10 fantasy and science fiction books to read in December 2023
By Daniel Roman
THE SERPENT AND THE WINGS OF NIGHT by Carissa Broadbent (The Nightborn Duet #1) — December 5
Perhaps you’d like to rind in the holidays with some vampirism; if so, this next book is for you. The Serpent and the Wings of Night by Carissa Broadbent is being described as “The Hunger Games meets vampires,” so expect some brutal games to the death as well as sultry bloodsucking horror.
This is the first book in Broadbent’s Crowns of Nyaxia romantic fantasy series; you might also see the series referred to as The Nightborn Duet, since there are technically other Nyaxia tales outside of this main sequence, such as the novella Six Scorched Roses or the standalone novel Slaying the Vampire Conqueror. There’s a decent amount of story to sink your teeth into if you enjoy The Serpent and the Wings of Night.
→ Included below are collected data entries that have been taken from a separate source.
`config.mk`:
```
export PLATFORM = sky130hd
export DESIGN_NAME = api_transmit_status_frame_parser
export DESIGN_NICKNAME = d
export VERILOG_FILES = /design/src/rtl/core/apts_pkg.sv /design/src/rtl/core/apts_parse.sv /design/src/rtl/core/apts_out_buf.sv /design/src/rtl/core/api_transmit_status_frame_parser.sv
export VERILOG_INCLUDE_DIRS = /design/src /design/src/rtl/core
export SDC_FILE = /design/constraint.sdc
export NUM_CORES = 1
export LEC_CHECK = 0
export BUFFER_PORTS_ARGS = -buffer_cell sky130_fd_sc_hd__buf_2
export CAP_MARGIN = 20
export CORE_MARGIN = 2
export CORE_UTILIZATION = 49
export DETAILED_ROUTE_END_ITERATION = 10
export GPL_ROUTABILITY_DRIVEN = 1
export PLACE_DENSITY_LB_ADDON = 0.15
export SYNTH_ARGS = -nofsm -noshare
export SYNTH_HDL_FRONTEND = slang
export SYNTH_SLANG_ARGS = --single-unit
```
`constraint.sdc`:
```
create_clock -name clock -period 5.45 [get_ports clock]
set_clock_uncertainty 0.1 [all_clocks]
set_input_delay 0.545 -clock clock [delete_from_list [all_inputs] [get_ports clock]]
set_output_delay 0.545 -clock clock [all_outputs]
set_load 0.01 [all_outputs]
```
`src/rtl/core/api_transmit_status_frame_parser_assert.svh`:
```
// Assertion macros for the API transmit status frame parser.
`ifndef API_TRANSMIT_STATUS_FRAME_PARSER_ASSERT_SVH
`define API_TRANSMIT_STATUS_FRAME_PARSER_ASSERT_SVH

// implication checked in the same cycle
`define APTS_ASSERT_NOW(name, ante, cons, msg) \
   name: assert property (@(posedge clock) disable iff (reset) (ante) |-> (cons)) \
      else $error(msg);

// implication checked in the next cycle
`define APTS_ASSERT_NEXT(name, ante, cons, msg) \
   name: assert property (@(posedge clock) disable iff (reset) (ante) |=> (cons)) \
      else $error(msg);

`endif

```
`src/rtl/core/apts_pkg.sv`:
```
// Shared types and constants for the API transmit status frame parser.
package apts_pkg;

   localparam logic [7:0] START_DELIM = 8'h7E;
   localparam logic [7:0] FRAME_LEN   = 8'd7;

   typedef enum logic [3:0] {
      PH_HUNT,
      PH_LEN_HI,
      PH_LEN_LO,
      PH_TYPE,
      PH_ID,
      PH_ADDR_HI,
      PH_ADDR_LO,
      PH_RETRY,
      PH_DELIV,
      PH_DISC,
      PH_CSUM
   } phase_type;

   typedef struct packed {
      logic [7:0]  frame_type;
      logic [7:0]  frame_id;
      logic [15:0] net_address;
      logic [7:0]  retry_count;
      logic [7:0]  deliv_status;
      logic [7:0]  disc_status;
      logic        checksum_ok;
   } result_type;

   typedef struct packed {
      logic out_valid;
      logic skid_valid;
   } buf_status_type;

endpackage

```
`src/rtl/core/apts_parse.sv`:
```
// Frame parser state machine: field capture, running sum and checksum compare.
module apts_parse
   import apts_pkg::*;
(
   input  logic       clock,
   input  logic       reset,
   input  logic       byte_valid,
   input  logic [7:0] rx_byte,
   output logic       result_valid,
   output result_type result
);

   phase_type   phase_ff, phase_in;
   logic        len_zero_ff, len_zero_in;
   logic [7:0]  sum_ff, sum_in;
   logic [7:0]  type_ff, id_ff, retry_ff, deliv_ff, disc_ff;
   logic [15:0] addr_ff;
   logic        data_phase;

   // next state
   always_comb begin
      phase_in = phase_ff;
      if (byte_valid) begin
         case (phase_ff)
            PH_HUNT:    phase_in = (rx_byte == START_DELIM) ? PH_LEN_HI : PH_HUNT;
            PH_LEN_HI:  phase_in = PH_LEN_LO;
            PH_LEN_LO:  phase_in = (len_zero_ff && rx_byte == FRAME_LEN) ? PH_TYPE : PH_HUNT;
            PH_TYPE:    phase_in = PH_ID;
            PH_ID:      phase_in = PH_ADDR_HI;
            PH_ADDR_HI: phase_in = PH_ADDR_LO;
            PH_ADDR_LO: phase_in = PH_RETRY;
            PH_RETRY:   phase_in = PH_DELIV;
            PH_DELIV:   phase_in = PH_DISC;
            PH_DISC:    phase_in = PH_CSUM;
            PH_CSUM:    phase_in = PH_HUNT;
            default:    phase_in = (rx_byte == START_DELIM) ? PH_LEN_HI : PH_HUNT;
         endcase
      end
   end

   // outputs
   always_comb begin
      data_phase   = phase_ff inside {[PH_TYPE:PH_DISC]};
      result_valid = byte_valid && (phase_ff == PH_CSUM);
      len_zero_in  = len_zero_ff;
      sum_in       = sum_ff;
      if (byte_valid && phase_ff == PH_LEN_HI) begin
         len_zero_in = (rx_byte == 8'h00);
      end
      if (byte_valid && phase_ff == PH_LEN_LO) begin
         sum_in = 8'h00;
      end else if (byte_valid && data_phase) begin
         sum_in = sum_ff + rx_byte;
      end
      result.frame_type   = type_ff;
      result.frame_id     = id_ff;
      result.net_address  = addr_ff;
      result.retry_count  = retry_ff;
      result.deliv_status = deliv_ff;
      result.disc_status  = disc_ff;
      result.checksum_ok  = (~sum_ff == rx_byte);
   end

   always_ff @(posedge clock) begin
      if (reset) begin
         phase_ff    <= PH_HUNT;
         len_zero_ff <= 1'b0;
         sum_ff      <= 8'h00;
      end else begin
         phase_ff    <= phase_in;
         len_zero_ff <= len_zero_in;
         sum_ff      <= sum_in;
      end
   end

   always_ff @(posedge clock) begin
      if (byte_valid) begin
         case (phase_ff)
            PH_TYPE:    type_ff       <= rx_byte;
            PH_ID:      id_ff         <= rx_byte;
            PH_ADDR_HI: addr_ff[15:8] <= rx_byte;
            PH_ADDR_LO: addr_ff[7:0]  <= rx_byte;
            PH_RETRY:   retry_ff      <= rx_byte;
            PH_DELIV:   deliv_ff      <= rx_byte;
            PH_DISC:    disc_ff       <= rx_byte;
            default:    ;
         endcase
      end
   end

endmodule

```
`src/rtl/core/apts_out_buf.sv`:
```
// Result output register with one skid entry.
module apts_out_buf
   import apts_pkg::*;
(
   input  logic           clock,
   input  logic           reset,
   input  logic           push,
   input  result_type     push_data,
   input  logic           out_stall,
   output result_type     out_data,
   output buf_status_type status
);

   logic       out_valid_ff, out_valid_in;
   logic       skid_valid_ff, skid_valid_in;
   result_type out_ff, out_in;
   result_type skid_ff, skid_in;
   logic       out_free;

   always_comb begin
      out_free      = !out_valid_ff || !out_stall;
      out_valid_in  = out_valid_ff;
      skid_valid_in = skid_valid_ff;
      out_in        = out_ff;
      skid_in       = skid_ff;
      if (out_free) begin
         if (skid_valid_ff) begin
            out_in        = skid_ff;
            out_valid_in  = 1'b1;
            skid_valid_in = 1'b0;
         end else if (push) begin
            out_in       = push_data;
            out_valid_in = 1'b1;
         end else begin
            out_valid_in = 1'b0;
         end
      end else if (push) begin
         skid_in       = push_data;
         skid_valid_in = 1'b1;
      end
   end

   always_ff @(posedge clock) begin
      if (reset) begin
         out_valid_ff  <= 1'b0;
         skid_valid_ff <= 1'b0;
      end else begin
         out_valid_ff  <= out_valid_in;
         skid_valid_ff <= skid_valid_in;
      end
   end

   always_ff @(posedge clock) begin
      out_ff  <= out_in;
      skid_ff <= skid_in;
   end

   assign out_data          = out_ff;
   assign status.out_valid  = out_valid_ff;
   assign status.skid_valid = skid_valid_ff;

endmodule

```
`src/rtl/core/api_transmit_status_frame_parser.sv`:
```
// Top level of the API transmit status frame parser.
//
//   channel  direction  handshake             content
//   req      in         req_valid/req_stall   one received byte per transaction
//   rsp      out        rsp_valid/rsp_stall   one parsed frame per transaction
//
// One byte can be taken every cycle while req_stall is low; the phase counter advances once per byte.
// A result is registered on rsp once its checksum byte is taken, via the skid entry if rsp stalls.
// Synchronous reset returns the parser to hunting and empties the output.
// req_stall rises only when the output register and skid entry both hold results.
`include "api_transmit_status_frame_parser_assert.svh"
module api_transmit_status_frame_parser
   import apts_pkg::*;
(
   input  logic        clock,
   input  logic        reset,
   input  logic        req_valid,
   output logic        req_stall,
   input  logic [7:0]  req_rx_byte,
   output logic        rsp_valid,
   input  logic        rsp_stall,
   output logic [7:0]  rsp_frame_type,
   output logic [7:0]  rsp_frame_id,
   output logic [15:0] rsp_net_address,
   output logic [7:0]  rsp_retry_count,
   output logic [7:0]  rsp_deliv_status,
   output logic [7:0]  rsp_disc_status,
   output logic        rsp_checksum_ok
);

   logic           req_take;
   logic           res_valid;
   result_type     res_data;
   result_type     out_data;
   buf_status_type buf_status;

   assign req_take = req_valid && !req_stall;

   apts_parse u_parse (
      .clock        (clock),
      .reset        (reset),
      .byte_valid   (req_take),
      .rx_byte      (req_rx_byte),
      .result_valid (res_valid),
      .result       (res_data)
   );

   apts_out_buf u_out_buf (
      .clock     (clock),
      .reset     (reset),
      .push      (res_valid),
      .push_data (res_data),
      .out_stall (rsp_stall),
      .out_data  (out_data),
      .status    (buf_status)
   );

   assign req_stall        = buf_status.skid_valid;
   assign rsp_valid        = buf_status.out_valid;
   assign rsp_frame_type   = out_data.frame_type;
   assign rsp_frame_id     = out_data.frame_id;
   assign rsp_net_address  = out_data.net_address;
   assign rsp_retry_count  = out_data.retry_count;
   assign rsp_deliv_status = out_data.deliv_status;
   assign rsp_disc_status  = out_data.disc_status;
   assign rsp_checksum_ok  = out_data.checksum_ok;

   `APTS_ASSERT_NOW(a_skid_needs_out, buf_status.skid_valid, buf_status.out_valid,
      "skid entry held while output register empty")
   `APTS_ASSERT_NOW(a_result_on_take, res_valid, req_take,
      "result produced without an accepted transaction")
   `APTS_ASSERT_NEXT(a_result_reaches_out, res_valid && !buf_status.out_valid,
      buf_status.out_valid, "result lost on empty output")

endmodule

```
==> impl_metrics.yaml <==
power:
  clkPwrFrac_pct: 42.6
  intPower_w: 0.00221
  pwr-share-comb_pct: 1.2
  p_sw_w: 0.000517
  finalPower_w: 0.00272
  leakagePower_nw: 2.74
  p_per_area_nw_per_um2: 339
  seqPwrFrac_pct: 56.3
  p_sw_share_pct: 19.0
  ir_worst_vdd_uv: 280
synth:
  synthCells: 381
  synthesis.area_sq_um: 6930
  synthArstFlopShare_pct: 0
  synth.avg_cell_area_sq_um: 18.2
  synth_top_area_share_pct: 73.7
  syn_nets: 401
  synth_seq_area_share_pct: 78.0
  ys.warnings.count: 0
  yosys_register_bits: 185
  synth_edf_count: 170
  synth_area_leader_cell: "edfxtp_1"
  synthTopCellsByArea: "edfxtp_1, mux2_2, dfxtp_1"
  synthFlopType: "edfxtp_1"
  yosysUniqueCellTypes: 51
detailed_routing:
  drc: 0
  routed-via-count: 3489
  antenna_left: 0
  routedWlPerCell_um: 17.9
  wirelength_um: 11700
  dr.pass1.iters: 4
  drt-initial-drc-count: 231
  viasPerCell: 5.33
sta:
  layout_setup_ws_ps: 2980
  grt_setup_unrepaired: "false"
  drv_slew: 0
  finalSetupViolCount: 0
  final_hold_viol_count: 0
  relSlewSlack_pct: 45.7
  fmax_ghz: 0.404
  finalCritPeriodShare_pct: 45.4
  fin_crit_ps: 2470
  worstMarginPinSlew_ps: 814
  tns_ps: 0
  timing.hold.ws_ps: 307
clocking:
  cts_buffers: 17
  cts.sinks: 185
  clockRootBuffer: "clkbuf_16"
  cts_resized: 0
  cts_tree: "built"
  postCtsHoldBufs: 0
  clk_latency_ps: 420
  clk_pin_slew_ps: 60
  post_cts_buffers: 0
  clockBufferDepth: 2
  cts.htree.levels: 4
critical_path:
  cp.arrival_ps: 2420
  crit_path_frequent_cell: "buf_4"
  cp-end-kind: "register"
  crit_buf_inv: 2
  path_max_fanout: 61
  path_delay_family: "buffers and inverters"
  path_cells: "buf_4 -> a31oi_1 -> a21oi_4 -> buf_4"
  r2r_slack_ps: 2980
  r2r.worst_path.cells: 4
  path_class: "reg -> reg"
  slowest_stage: "buf_4"
  path_depth: 4
  critPathRequiredTime_ps: 5400
  cpPeakStageDelay_ps: 620
  setup.worst_path.start_class: "register"
floorplan:
  core-area_sq_um: 13800
  io_pins: 71
  die_x_um: 123
  rows: 43
  dieArea_sq_um: 15100
  die_h_um: 123
  start_util_pct: 50.1
grt:
  grt-ovfl-total: 0
  track_usage_pct: 17.0
  grt_start_max_net_pins: 62
  grt_pass1_wl_um: 18400
  antenna_found_initial: 0
  grt_pass1_vias: 3361
placement:
  place_congestion: 0.895
  hpwlAfterDp_um: 7020
  portBuffers: 70
  place_ws_ps: 2900
layout:
  design.final.nets: 482
  drive_gt1_share_pct: 36.4
  post-route-util_pct: 58.1
  regArea_sq_um: 5410
  area_growth_pct: 16.0
  multi_input_area_sq_um: 1420
  diodes: 0
  fillers: 1054
min_path:
  hold_path_depth: 2
  hold_path.class: "in -> reg"
run_status:
  status: "finished, final reports clean"
job:
  maxCapViolations: 0
## stage by stage
step	cells	cell area, sq um
floorplan	381	6930
global placement	621	7460
detailed placement	621	7460
CTS	653	8020
global route	655	8030
finish	655	8030
## cell usage after synthesis, drive strengths merged (3+ instances only)
master / number
mux2: 57
a211oi: 4
ha: 7
edfxtp: 170
buf: 10
o21ai: 6
nor3: 10
nand3: 5
inv: 5
nand4: 6
dfxtp: 15
o31ai: 3
xnor2: 4
a21oi: 13
nand2: 17
clkbuf: 3
nor2: 17
and3: 3
## layout by cell type (no fill, tap or decap), types with 2 or more instances in the layout
cell,synthesis,layout
clkinv_1,0,4
and3_1,2,2
nand3_1,5,5
or3_1,2,2
a21oi_1,11,10
o31ai_1,2,2
nor3_1,10,10
clkinv_2,1,6
dfxtp_1,15,14
mux2_2,56,56
clkinv_4,0,2
ha_1,7,7
a21oi_2,2,2
edfxtp_1,170,170
a211oi_1,4,4
bufinv_16,0,2
buf_2,5,71
o21ai_0,4,4
buf_4,1,4
o21ai_1,2,2
inv_1,4,4
nor2b_1,2,2
nor2_1,16,15
nand4_1,6,6
mux2i_1,2,2
nand2_1,17,17
clkbuf_16,0,17
xnor2_1,4,4
## final timing paths
path                                              start                     end
worst max-delay path            u_out_buf.skid_valid_ff  u_out_buf.out_data[40]
worst min-delay path                              reset     u_parse.phase_ff[0]
worst max register to register  u_out_buf.skid_valid_ff  u_out_buf.out_data[40]
worst min register to register      u_parse.addr_ff[14]   u_out_buf.skid_ff[39]
## sequential cells by signal, summed over array words and instances, names as in the netlist
signal / flops
u_parse.deliv_ff: 8
u_parse.type_ff: 8
u_parse.len_zero_ff: 1
u_out_buf.skid_valid_ff: 1
u_parse.phase_ff: 4
u_out_buf.out_valid_ff: 1
u_parse.id_ff: 8
u_out_buf.out_data: 57
u_out_buf.skid_ff: 57
u_parse.disc_ff: 8
u_parse.addr_ff: 16
u_parse.sum_ff: 8
u_parse.retry_ff: 8
## logic make-up (layout without fill, tap and decap cells)
group / after synthesis / count (layout) / synth area share [%]
compound gates: 38 / 38 / 3.96
xor+xnor: 4 / 4 / 0.506
fa+ha+maj: 8 / 8 / 1.55
buf+inv: 20 / 114 / 1.70
flops: 185 / 185 / 78.0
mux: 59 / 59 / 9.55
simple gates: 67 / 67 / 4.71
## power by group through the flow
stage,Combinational [W],Sequential [W],Clock [W]
2_1_floorplan,0.0000128,0.00156,0
3_3_place_gp,0.0000326,0.00156,0
3_5_place_dp,0.0000333,0.00156,0
4_1_cts,0.0000334,0.00153,0.00119
5_1_grt,0.0000357,0.00153,0.00125
6_report,0.0000326,0.00153,0.00116
## final cells by class
type | instances | area share, %
Clock inverter | 15 | 1.67
Timing Repair Buffer | 76 | 4.89
Inverter | 6 | 0.327
Sequential cell | 185 | 67.3
Tap cell | 180 | 2.80
Multi-Input combinational cell | 176 | 17.7
Clock buffer | 17 | 5.30
## metal layers
layer,part of all wire [%],vias to the layer above,global-route usage (%)
li1,-,1648,-
met1,46,1740,23.0
met2,48,87,26.0
met3,4.6,14,5.26
met4,1.6,0,6.25
met5,0,-,0
No activity file was read; power rests on OpenSTA's default activity.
For humans and vampires, the rules of survival are the same: never trust, never yield, and always – always – guard your heart.
The adopted human daughter of the Nightborn vampire king, Oraya carved her place in a world designed to kill her. Her only chance to become something more than prey is entering the Kejari: a legendary tournament held by the goddess of death herself.
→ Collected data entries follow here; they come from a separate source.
`config.mk`:
```
export PLATFORM = sky130hd
export DESIGN_NAME = decimal_text_to_binary64
export DESIGN_NICKNAME = d
export VERILOG_FILES = /design/src/design/dt2b_pkg.sv /design/src/design/dt2b_fpu.sv /design/src/design/decimal_text_to_binary64.sv
export SDC_FILE = /design/constraint.sdc
export NUM_CORES = 2
export LEC_CHECK = 0
export ABC_AREA = 1
export BUFFER_PORTS_ARGS = -buffer_cell sky130_fd_sc_hd__clkbuf_2
export CAP_MARGIN = 20
export CORE_MARGIN = 10
export CORE_UTILIZATION = 25
export DETAILED_ROUTE_END_ITERATION = 10
export GPL_ROUTABILITY_DRIVEN = 0
export GPL_TIMING_DRIVEN = 0
export PLACE_DENSITY = 0.41
export SYNTH_ARGS = -nofsm -noshare
export SYNTH_HDL_FRONTEND = slang
export SYNTH_SLANG_ARGS = --single-unit
```
`constraint.sdc`:
```
create_clock -name clk -period 54.9 [get_ports clk]
set_input_delay 8.235 -clock clk [delete_from_list [all_inputs] [get_ports clk]]
set_output_delay 8.235 -clock clk [all_outputs]
set_load 0.03 [all_outputs]
```
==> config.mk <==
export PLATFORM = sky130hd
export DESIGN_NAME = gsr_ctrl
export DESIGN_NICKNAME = d
export VERILOG_FILES = /design/src/sv/glyph_segment_reorder_defines.svh /design/src/sv/gsr_pkg.sv /design/src/sv/gsr_ctrl.sv
export SDC_FILE = /design/constraint.sdc
export NUM_CORES = 1
export LEC_CHECK = 0
export BUFFER_PORTS_ARGS = -buffer_cell sky130_fd_sc_hd__clkbuf_2
export CORE_AREA = 3 3 48 54
export DETAILED_ROUTE_END_ITERATION = 10
export DIE_AREA = 0 0 51 57
export MAX_ROUTING_LAYER = met4
export PLACE_DENSITY = 0.57
export SYNTH_ARGS = -nofsm -noshare
export SYNTH_HDL_FRONTEND = slang
export SYNTH_SLANG_ARGS = --single-unit
==> constraint.sdc <==
create_clock -name clk -period 4.9 [get_ports clk]
set_clock_uncertainty 0.15 [all_clocks]
set_input_delay 0.49 -clock clk [delete_from_list [all_inputs] [get_ports clk]]
set_output_delay 0.49 -clock clk [all_outputs]
set_load 0.005 [all_outputs]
But winning won’t be easy amongst the most vicious warriors from all three vampire houses. To survive, Oraya is forced to make an alliance with a mysterious rival.
Everything about Raihn is dangerous. He is a ruthless vampire, an efficient killer, an enemy to her father’s crown… and her greatest competition. Yet, what terrifies Oraya most of all is that she finds herself oddly drawn to him.
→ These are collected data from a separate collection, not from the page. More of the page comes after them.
===== src/sv/ismu_ram.sv =====
// ----------------------------------------------------------------------------
// ismu_ram
// simple dual-port ram, one write and one read port, registered read data
// ----------------------------------------------------------------------------
module ismu_ram #(
	parameter int WIDTH = 8,
	parameter int DEPTH = 16
) (
	input  logic                     clk,
	input  logic                     we,
	input  logic [$clog2(DEPTH)-1:0] waddr,
	input  logic [WIDTH-1:0]         wdata,
	input  logic [$clog2(DEPTH)-1:0] raddr,
	output logic [WIDTH-1:0]         rdata
);

	logic [WIDTH-1:0] mem [DEPTH];

	always_ff @(posedge clk) begin
		if (we) begin
			mem[waddr] <= wdata;
		end
		rdata <= mem[raddr];
	end

endmodule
But there’s no room for compassion in the Kejari. War for the House of Night brews, shattering everything that Oraya thought she knew about her home. And Raihn may understand her more than anyone – but their blossoming attraction could be her downfall, in a kingdom where nothing is more deadly than love.
Amazon | Barnes & Noble | Goodreads
HOUSE OF OPEN WOUNDS by Adrian Tchaikovsky (The Tyrant Philosophers #2) — December 7
Next up, we stop in with Adrian Tchaikovsky, who I have come to realize over the course of this year of covering book releases puts out books with stunning regularity. House of Open Wounds is the second novel in Tchaikovsky’s fantasy series The Tyrant Philosphers. The first book in the series, City of Last Chances, was a standalone fantasy book which set in a city under occupation as magical forces, criminal organizations and fanatical armies clashed.
House of Open Wounds is being billed as both a companion novel and sequel. It follows a team of medics and showS a very different side to the Palleseen invasion than we got in the first book.
City-by-city, kingdom-by-kingdom, the Palleseen have sworn to bring Perfection and Correctness to an imperfect world. As their legions scour the world of superstition with the bright flame of reason, so they deliver a mountain of ragged, holed and scorched flesh to the field hospital tents just behind the front line.
Which is where Yasnic, one-time priest, healer and rebel, finds himself. Reprieved from the gallows and sent to war clutching a box of orphan Gods, he has been sequestered to a particularity unorthodox medical unit.
Led by ‘the Butcher’, an ogre of a man who’s a dab hand with a bone-saw and an alchemical tincture, the unit’s motley crew of conscripts, healers and orderlies are no strangers to the horrors of war. Theirs is an unspeakable trade: elbow-deep in gore they have a first-hand view of the suffering caused by flesh-rending monsters, arcane magical weaponry and embittered enemy soldiers.
Entrusted – for now – with saving lives deemed otherwise un-saveable, the field hospital’s crew face a precarious existence. Their work with unapproved magic, necromancy, demonology and Yasnic’s thoroughly illicit Gods could lead to the unit being disbanded, arrested or worse.
Beset by enemies within and without, the last thing anyone needs is a miracle…
Available in the U.S. in ebook on December 7; hardcover release expected on March 5, 2024.